As described above, according to the optical fiber connecting portion structure of the present invention, both optical fibers can be reliably connected with low connection loss without damaging the master optical fiber and the receiving optical fiber. In order to achieve this, the connection structure of the optical fiber of the present invention, for example, a plurality of receiving optical fibers are arranged and fixed to the optical fiber array member, and the master optical fiber is relatively fixed to the receiving optical fiber. By applying the present invention to an optical switch that switches and connects optical fibers by moving the optical switch, it is possible to construct an excellent optical switch that can switch freely with low connection loss without damaging the master optical fiber and the receiving optical fiber. be able to.

[Brief description of the drawings]

FIG. 1 is a cross-sectional configuration diagram showing a first embodiment of an optical fiber connecting portion structure according to the present invention.
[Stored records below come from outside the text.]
--- design/flow/design.v ---
`timescale 1ns / 1ps
module ALU(
    input CLK,
    input RESET,
    input [7:0] IN_A,
    input [7:0] IN_B,
    input [3:0] ALU_Op_Code,
    output [7:0] OUT_RESULT
    );
    reg [7:0] Out;
    always@(posedge CLK) begin
        if(RESET)
            Out <= 0;
        else begin
            case (ALU_Op_Code)
                4'h0: Out <= IN_A + IN_B;
                4'h1: Out <= IN_A - IN_B;
                4'h2: Out <= IN_A * IN_B;
                4'h3: Out <= IN_A << 1;
                4'h4: Out <= IN_A >> 1;
                4'h5: Out <= IN_A + 1'b1;
                4'h6: Out <= IN_B + 1'b1;
                4'h7: Out <= IN_A - 1'b1;
                4'h8: Out <= IN_B - 1'b1;
                4'h9: Out <= (IN_A == IN_B) ? 8'h01 : 8'h00;
                4'hA: Out <= (IN_A > IN_B) ? 8'h01 : 8'h00;
                4'hB: Out <= (IN_A < IN_B) ? 8'h01 : 8'h00;
                4'hC: Out <= (IN_A[0] | IN_B[0]) ? 8'h01 : 8'h00;
                default: Out <= IN_A;
            endcase
        end
    end
    assign OUT_RESULT = Out;
endmodule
FIG. 2 is an explanatory diagram showing a state in which a master optical fiber is fixed by a master fixing member in the optical fiber connecting portion structure of the present invention.
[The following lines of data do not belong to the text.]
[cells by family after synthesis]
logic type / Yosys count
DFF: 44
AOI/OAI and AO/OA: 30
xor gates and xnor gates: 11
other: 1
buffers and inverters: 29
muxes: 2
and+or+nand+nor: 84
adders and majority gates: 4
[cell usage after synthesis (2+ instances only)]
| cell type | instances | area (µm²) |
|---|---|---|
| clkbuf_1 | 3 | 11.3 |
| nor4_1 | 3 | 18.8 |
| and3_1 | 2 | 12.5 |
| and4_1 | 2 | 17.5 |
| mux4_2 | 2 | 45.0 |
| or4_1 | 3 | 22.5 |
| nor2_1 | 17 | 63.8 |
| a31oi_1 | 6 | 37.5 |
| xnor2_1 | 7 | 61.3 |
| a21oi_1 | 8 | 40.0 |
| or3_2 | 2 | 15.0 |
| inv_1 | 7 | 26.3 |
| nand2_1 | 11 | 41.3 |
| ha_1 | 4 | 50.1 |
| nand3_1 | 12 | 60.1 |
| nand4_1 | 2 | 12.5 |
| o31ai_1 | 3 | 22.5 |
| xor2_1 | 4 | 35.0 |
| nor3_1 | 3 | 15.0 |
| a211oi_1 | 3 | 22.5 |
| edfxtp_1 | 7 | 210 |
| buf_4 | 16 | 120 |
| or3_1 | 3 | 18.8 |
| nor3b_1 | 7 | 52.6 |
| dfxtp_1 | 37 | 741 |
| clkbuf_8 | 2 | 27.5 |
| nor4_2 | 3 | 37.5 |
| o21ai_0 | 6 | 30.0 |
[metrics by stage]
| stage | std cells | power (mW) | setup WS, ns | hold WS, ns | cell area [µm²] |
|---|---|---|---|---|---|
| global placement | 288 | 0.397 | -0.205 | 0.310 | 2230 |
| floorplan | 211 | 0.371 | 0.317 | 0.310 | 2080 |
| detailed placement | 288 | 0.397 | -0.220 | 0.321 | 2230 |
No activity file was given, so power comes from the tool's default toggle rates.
FIG. 3 is a cross-sectional configuration diagram illustrating a second embodiment of an optical fiber connecting portion structure according to the present invention.

FIG. 4 specifies a master optical fiber 4 using a leaf spring 7
Point P is pressed into V-groove 5 of optical fiber array member 1 and fixed.
FIG. 4 is an explanatory view showing a method.

FIG. 5 is an explanatory diagram showing an example of a conventional optical switch.

FIG. 6 shows a master optical fiber in a conventional optical switch.
FIG. 4 is an explanatory view showing a method of inserting and fixing a V-shaped groove 4 into a V groove 5.

[Explanation of symbols]

 3 Receiving side optical fiber 4 Master optical fiber 6 Master fixing member 8,14 Connection tip 24 Escape recess

Continuing on the front page (72) Inventor Naoki Nakao 3-19-2 Nishi-Shinjuku, Shinjuku-ku, Tokyo Nippon Telegraph and Telephone Corporation (72) Inventor Takashi Ebihara 3-19-2, Nishi-Shinjuku, Shinjuku-ku, Tokyo Sun (56) References JP-A-7-113091 (JP, A) (58) Fields investigated (Int. Cl. ⁷ , DB name) G02B 26/08

Claims (2)

(57) [Claims] 1. An optical fiber array member having at least one V-groove juxtaposed, an optical fiber on a receiving side is arranged and fixed by immersing a connection side thereof in a longitudinal direction of each V-groove. The connecting end of the master optical fiber and the connecting end of the receiving optical fiber are opposed to each other by selectively inserting the connecting portion of the master optical fiber into one of the V-grooves on the connecting end of the optical fiber. An optical fiber connecting portion structure for connecting the receiving side optical fiber and the master optical fiber to each other, wherein the connection end side of the master optical fiber has a contact width in a longitudinal direction of the master optical fiber and has a contact width in the V groove side. master fixing member is provided for pressing constrained, receiving
The connection part of the optical fiber on the outgoing side is fixed to the V-groove at the tip end.
The master fixing member is
Face the connection end of the fiber and the master optical fiber.
The connection end of the receiving optical fiber is connected to the receiving optical fiber.
Longitudinally contact each of the
Connections that are pressed together and constrained to the V-groove side with a contact width
An optical fiber connection structure , which is a common fixing member for an optical fiber. 2. The optical fiber pressing surface side of the common fixing member of the connection optical fiber, the two optical fibers being located at positions corresponding to the section between the connection distal end of the master optical fiber and the connection distal end of the receiving optical fiber. connecting part structure of an optical fiber according to claim 1, wherein the relief recess for preventing contact is formed at the tip.